In the data below, how many lines include the word "Receiver"? Give only the number.

= Dataset entries =
================

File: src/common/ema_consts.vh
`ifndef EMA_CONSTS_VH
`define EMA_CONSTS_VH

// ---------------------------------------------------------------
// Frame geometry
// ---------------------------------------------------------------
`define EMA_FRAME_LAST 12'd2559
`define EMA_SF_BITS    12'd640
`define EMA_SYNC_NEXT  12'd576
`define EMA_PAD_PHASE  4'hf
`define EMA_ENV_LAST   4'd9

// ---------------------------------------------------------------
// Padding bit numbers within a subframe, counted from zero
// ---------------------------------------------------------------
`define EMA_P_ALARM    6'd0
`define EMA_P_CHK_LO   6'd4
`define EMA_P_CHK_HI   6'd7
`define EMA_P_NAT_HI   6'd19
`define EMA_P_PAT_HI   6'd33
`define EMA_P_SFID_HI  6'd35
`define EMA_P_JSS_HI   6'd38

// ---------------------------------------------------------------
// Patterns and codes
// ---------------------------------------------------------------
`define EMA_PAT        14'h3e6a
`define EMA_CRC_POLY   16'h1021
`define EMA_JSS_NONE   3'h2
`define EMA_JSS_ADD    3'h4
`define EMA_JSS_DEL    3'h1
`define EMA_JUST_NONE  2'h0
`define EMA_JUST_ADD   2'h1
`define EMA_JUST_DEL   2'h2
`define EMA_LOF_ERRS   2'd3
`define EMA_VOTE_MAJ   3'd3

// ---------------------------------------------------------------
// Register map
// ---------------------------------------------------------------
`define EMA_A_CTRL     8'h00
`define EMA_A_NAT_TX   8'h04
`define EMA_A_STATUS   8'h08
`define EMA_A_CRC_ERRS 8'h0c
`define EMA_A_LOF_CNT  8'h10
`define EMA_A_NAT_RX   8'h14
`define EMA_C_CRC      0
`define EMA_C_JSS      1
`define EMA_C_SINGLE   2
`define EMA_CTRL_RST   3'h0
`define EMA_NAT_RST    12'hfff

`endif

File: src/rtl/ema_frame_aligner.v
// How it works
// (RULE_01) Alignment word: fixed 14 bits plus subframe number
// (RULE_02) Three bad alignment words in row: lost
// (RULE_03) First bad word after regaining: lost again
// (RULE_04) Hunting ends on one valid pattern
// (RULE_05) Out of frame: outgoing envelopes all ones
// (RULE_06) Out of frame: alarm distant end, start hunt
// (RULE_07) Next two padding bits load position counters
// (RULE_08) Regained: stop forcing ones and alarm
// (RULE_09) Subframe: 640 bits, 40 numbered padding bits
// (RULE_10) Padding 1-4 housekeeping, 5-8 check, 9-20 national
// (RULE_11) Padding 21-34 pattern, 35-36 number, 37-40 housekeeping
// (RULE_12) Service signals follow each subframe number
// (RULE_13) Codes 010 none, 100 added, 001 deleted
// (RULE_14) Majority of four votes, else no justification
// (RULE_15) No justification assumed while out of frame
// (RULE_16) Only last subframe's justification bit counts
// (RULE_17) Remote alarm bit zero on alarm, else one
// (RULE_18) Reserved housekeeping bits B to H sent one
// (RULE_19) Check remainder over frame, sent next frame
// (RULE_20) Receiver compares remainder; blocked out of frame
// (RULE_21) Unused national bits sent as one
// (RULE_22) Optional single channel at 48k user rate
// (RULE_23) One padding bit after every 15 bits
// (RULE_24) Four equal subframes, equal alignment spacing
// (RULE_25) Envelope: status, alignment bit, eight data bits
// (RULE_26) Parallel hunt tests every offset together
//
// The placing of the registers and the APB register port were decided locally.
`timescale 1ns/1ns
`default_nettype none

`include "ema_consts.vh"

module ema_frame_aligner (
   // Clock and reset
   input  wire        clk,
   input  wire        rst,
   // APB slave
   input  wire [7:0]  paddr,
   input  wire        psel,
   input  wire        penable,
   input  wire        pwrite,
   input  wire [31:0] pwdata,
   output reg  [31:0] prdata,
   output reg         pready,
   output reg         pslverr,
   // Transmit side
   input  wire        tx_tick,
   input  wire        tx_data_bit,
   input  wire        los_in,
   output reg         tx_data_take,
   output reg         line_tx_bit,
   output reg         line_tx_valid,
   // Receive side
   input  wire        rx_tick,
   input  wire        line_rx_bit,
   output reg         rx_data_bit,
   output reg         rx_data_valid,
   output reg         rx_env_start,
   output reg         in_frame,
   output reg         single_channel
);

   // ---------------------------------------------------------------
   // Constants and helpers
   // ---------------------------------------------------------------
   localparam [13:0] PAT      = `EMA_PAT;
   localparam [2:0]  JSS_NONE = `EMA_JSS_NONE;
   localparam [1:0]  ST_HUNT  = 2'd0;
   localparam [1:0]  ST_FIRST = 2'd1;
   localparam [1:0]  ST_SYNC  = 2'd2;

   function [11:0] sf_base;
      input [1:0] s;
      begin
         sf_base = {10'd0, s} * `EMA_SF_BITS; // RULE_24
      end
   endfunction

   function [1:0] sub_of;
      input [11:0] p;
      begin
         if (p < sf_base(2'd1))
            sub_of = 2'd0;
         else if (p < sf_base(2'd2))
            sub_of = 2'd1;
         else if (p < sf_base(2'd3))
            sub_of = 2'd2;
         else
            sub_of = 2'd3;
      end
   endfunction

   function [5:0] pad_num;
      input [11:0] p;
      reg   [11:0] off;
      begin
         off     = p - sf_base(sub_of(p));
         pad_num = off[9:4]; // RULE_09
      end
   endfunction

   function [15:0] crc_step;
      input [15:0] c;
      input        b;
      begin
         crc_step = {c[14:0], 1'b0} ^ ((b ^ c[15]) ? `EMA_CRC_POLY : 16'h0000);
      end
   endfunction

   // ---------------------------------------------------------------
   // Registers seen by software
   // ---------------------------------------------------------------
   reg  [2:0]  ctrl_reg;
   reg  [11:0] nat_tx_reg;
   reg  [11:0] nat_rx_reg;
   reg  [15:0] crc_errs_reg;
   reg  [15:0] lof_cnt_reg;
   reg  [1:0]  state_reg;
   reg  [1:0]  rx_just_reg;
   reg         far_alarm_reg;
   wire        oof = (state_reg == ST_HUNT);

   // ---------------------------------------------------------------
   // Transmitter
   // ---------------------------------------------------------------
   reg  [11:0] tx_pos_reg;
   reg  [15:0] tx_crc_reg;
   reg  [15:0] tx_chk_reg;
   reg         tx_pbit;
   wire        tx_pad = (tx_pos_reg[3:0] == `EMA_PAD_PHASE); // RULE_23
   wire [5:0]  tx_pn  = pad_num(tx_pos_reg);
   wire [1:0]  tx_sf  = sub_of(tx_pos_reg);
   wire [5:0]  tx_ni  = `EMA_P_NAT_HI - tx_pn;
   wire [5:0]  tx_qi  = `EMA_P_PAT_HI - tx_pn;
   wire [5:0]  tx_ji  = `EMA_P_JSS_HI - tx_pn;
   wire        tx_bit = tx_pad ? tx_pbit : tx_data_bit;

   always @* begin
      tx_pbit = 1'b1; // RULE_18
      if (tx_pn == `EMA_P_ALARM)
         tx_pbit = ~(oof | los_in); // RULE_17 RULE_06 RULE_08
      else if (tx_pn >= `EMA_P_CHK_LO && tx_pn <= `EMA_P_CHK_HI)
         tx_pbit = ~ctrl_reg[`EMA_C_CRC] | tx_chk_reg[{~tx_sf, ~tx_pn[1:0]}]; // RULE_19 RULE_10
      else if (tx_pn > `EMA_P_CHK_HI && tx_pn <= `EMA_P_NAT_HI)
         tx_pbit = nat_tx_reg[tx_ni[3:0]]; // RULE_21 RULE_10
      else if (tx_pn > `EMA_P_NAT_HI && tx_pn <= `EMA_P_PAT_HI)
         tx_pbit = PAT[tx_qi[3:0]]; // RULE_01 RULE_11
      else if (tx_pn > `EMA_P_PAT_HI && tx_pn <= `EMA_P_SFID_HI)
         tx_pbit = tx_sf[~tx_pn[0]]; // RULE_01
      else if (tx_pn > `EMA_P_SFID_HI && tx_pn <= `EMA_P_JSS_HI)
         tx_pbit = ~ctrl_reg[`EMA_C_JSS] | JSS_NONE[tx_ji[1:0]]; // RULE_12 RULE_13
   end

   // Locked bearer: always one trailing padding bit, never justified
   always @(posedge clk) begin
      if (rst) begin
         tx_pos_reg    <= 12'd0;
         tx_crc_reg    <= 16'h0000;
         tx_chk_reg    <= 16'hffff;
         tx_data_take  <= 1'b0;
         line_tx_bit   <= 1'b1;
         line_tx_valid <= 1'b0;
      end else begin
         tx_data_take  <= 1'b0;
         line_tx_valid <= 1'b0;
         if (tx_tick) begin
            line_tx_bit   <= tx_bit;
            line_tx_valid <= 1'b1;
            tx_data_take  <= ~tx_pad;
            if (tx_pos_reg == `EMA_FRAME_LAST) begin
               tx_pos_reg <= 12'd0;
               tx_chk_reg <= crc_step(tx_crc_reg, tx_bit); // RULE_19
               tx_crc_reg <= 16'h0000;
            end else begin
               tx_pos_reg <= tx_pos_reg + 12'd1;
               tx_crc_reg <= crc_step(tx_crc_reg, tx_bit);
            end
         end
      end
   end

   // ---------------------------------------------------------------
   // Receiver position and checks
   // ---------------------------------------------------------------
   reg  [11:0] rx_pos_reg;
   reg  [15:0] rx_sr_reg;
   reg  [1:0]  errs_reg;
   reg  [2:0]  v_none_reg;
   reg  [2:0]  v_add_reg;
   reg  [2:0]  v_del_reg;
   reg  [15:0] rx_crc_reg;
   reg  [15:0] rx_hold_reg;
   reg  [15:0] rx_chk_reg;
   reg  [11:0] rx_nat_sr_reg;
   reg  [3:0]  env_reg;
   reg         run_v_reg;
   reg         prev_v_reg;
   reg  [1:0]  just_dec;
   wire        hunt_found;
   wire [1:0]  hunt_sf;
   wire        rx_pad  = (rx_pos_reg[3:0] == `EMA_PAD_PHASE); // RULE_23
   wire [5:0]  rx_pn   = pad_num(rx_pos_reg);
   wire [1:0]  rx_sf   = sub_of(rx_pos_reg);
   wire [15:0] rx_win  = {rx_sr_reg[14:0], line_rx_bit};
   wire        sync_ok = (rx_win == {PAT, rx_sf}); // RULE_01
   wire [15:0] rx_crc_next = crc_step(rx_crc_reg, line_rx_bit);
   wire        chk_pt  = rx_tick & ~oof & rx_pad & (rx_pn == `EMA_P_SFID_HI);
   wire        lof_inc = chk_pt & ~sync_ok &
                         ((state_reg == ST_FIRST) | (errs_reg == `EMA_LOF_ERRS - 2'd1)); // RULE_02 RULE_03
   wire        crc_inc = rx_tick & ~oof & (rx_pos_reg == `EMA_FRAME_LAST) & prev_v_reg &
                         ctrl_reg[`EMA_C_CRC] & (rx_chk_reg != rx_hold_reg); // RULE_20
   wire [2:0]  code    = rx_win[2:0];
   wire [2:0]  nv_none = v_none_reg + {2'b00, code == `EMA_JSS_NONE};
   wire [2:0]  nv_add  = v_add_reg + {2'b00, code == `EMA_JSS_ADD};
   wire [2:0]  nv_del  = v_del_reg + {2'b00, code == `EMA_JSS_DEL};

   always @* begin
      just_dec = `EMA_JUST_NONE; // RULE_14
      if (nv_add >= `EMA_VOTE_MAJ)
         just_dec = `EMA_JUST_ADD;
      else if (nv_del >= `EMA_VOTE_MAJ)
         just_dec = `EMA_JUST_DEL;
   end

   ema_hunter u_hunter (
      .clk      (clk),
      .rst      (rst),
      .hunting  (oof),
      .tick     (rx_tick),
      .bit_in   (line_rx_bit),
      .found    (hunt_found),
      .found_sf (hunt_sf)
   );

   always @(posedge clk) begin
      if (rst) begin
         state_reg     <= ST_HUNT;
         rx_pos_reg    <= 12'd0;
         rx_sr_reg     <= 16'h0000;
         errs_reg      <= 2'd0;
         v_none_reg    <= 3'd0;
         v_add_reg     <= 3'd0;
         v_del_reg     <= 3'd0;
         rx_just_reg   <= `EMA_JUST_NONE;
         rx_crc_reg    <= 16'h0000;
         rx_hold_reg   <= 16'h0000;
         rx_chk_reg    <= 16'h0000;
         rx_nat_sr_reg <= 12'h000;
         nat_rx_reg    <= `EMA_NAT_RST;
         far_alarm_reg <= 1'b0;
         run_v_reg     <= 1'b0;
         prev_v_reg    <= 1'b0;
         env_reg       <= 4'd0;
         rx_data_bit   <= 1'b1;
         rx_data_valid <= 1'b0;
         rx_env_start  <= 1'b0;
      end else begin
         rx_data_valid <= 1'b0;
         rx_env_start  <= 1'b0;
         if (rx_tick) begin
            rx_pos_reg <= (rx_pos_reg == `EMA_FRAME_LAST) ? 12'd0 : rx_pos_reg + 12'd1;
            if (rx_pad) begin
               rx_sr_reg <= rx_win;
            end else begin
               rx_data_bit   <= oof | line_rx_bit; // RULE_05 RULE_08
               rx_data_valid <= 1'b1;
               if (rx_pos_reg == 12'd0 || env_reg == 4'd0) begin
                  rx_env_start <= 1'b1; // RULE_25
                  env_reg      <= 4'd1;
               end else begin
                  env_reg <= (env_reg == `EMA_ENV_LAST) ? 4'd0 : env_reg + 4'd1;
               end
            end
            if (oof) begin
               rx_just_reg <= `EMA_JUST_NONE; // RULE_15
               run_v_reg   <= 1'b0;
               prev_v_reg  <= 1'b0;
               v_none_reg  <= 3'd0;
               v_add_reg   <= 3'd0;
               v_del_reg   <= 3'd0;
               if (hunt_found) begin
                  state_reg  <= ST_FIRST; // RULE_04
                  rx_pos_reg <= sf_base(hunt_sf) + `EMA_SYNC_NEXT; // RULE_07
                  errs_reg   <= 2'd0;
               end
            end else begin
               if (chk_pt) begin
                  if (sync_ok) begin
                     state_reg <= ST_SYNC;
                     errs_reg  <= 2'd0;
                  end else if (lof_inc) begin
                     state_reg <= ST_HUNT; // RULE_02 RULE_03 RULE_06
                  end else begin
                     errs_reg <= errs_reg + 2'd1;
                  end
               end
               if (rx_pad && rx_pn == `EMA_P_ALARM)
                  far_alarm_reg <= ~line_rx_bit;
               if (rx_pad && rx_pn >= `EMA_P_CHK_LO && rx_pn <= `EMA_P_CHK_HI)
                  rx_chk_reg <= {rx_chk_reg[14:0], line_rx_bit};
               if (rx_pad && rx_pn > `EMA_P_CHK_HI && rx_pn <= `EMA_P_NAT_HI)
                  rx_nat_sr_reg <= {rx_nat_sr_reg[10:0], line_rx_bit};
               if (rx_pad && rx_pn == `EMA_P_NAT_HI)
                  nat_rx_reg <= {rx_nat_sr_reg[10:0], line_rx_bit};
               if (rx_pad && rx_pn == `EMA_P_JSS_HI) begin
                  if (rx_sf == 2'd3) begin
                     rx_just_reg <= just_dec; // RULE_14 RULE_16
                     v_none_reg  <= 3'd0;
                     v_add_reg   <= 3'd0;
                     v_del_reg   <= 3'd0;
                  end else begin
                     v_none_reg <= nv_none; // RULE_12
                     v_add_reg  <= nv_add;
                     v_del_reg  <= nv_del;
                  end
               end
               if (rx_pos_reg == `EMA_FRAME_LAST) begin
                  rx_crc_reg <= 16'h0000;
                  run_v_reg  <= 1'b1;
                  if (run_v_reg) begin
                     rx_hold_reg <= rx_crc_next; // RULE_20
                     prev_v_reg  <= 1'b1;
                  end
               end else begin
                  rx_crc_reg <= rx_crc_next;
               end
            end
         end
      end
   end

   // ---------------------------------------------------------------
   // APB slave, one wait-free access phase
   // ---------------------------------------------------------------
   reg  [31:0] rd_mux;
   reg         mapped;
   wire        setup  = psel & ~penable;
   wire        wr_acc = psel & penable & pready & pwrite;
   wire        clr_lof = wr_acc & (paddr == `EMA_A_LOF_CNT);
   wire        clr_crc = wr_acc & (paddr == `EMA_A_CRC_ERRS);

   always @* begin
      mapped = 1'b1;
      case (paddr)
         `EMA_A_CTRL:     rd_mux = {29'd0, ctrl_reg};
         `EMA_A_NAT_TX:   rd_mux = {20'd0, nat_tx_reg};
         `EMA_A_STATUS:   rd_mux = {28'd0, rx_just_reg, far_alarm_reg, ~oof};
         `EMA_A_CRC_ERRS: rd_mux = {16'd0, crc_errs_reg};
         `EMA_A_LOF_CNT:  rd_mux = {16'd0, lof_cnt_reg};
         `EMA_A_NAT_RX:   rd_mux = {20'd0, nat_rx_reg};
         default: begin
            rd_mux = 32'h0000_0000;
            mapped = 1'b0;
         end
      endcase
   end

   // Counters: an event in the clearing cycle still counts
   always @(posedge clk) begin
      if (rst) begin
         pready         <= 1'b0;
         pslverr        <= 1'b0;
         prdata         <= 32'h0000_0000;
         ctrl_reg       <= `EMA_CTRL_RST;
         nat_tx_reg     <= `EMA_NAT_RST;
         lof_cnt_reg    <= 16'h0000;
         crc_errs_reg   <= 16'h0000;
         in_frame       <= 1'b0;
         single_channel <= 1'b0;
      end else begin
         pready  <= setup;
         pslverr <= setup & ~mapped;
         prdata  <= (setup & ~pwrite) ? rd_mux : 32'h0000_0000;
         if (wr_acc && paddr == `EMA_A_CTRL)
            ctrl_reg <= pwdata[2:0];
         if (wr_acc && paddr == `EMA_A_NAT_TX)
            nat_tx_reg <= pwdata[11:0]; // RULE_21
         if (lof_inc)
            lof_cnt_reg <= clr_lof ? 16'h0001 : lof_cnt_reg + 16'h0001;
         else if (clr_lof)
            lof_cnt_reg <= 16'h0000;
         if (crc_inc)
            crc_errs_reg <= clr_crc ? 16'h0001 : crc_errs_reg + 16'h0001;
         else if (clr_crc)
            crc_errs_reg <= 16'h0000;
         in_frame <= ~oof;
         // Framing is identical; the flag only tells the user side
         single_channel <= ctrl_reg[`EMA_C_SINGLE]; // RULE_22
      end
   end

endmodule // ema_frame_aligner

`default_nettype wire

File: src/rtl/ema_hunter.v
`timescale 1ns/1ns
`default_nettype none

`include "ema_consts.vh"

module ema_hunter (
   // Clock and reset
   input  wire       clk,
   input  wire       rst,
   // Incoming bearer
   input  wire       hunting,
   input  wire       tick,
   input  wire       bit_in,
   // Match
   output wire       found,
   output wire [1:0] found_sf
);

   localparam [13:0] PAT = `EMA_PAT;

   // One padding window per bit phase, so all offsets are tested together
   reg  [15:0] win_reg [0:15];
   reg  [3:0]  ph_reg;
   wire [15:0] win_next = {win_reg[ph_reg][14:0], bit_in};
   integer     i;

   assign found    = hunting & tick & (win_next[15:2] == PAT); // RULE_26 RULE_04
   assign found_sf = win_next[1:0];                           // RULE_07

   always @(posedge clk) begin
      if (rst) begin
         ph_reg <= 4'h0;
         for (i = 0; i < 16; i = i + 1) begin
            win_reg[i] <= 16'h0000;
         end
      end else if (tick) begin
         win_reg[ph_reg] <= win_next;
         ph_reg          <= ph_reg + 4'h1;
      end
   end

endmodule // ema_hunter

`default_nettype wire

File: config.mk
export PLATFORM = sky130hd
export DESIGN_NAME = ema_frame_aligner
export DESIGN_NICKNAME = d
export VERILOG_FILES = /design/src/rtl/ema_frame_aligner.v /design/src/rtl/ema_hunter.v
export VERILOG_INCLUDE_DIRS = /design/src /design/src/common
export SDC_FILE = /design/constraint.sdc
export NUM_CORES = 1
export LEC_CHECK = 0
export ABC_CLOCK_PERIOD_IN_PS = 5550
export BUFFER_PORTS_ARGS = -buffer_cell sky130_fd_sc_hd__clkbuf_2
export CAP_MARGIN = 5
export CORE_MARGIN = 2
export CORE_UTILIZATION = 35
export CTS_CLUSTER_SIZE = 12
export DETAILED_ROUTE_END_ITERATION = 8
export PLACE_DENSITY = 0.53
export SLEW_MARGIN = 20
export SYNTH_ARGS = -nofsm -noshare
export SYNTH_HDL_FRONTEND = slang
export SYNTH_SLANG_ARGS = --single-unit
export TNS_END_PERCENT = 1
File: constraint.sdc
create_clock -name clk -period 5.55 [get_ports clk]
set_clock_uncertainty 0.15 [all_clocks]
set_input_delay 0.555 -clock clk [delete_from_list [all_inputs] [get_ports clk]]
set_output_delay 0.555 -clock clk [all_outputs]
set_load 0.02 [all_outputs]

================

= RESPONSE FOR THIS EXERCISE =
2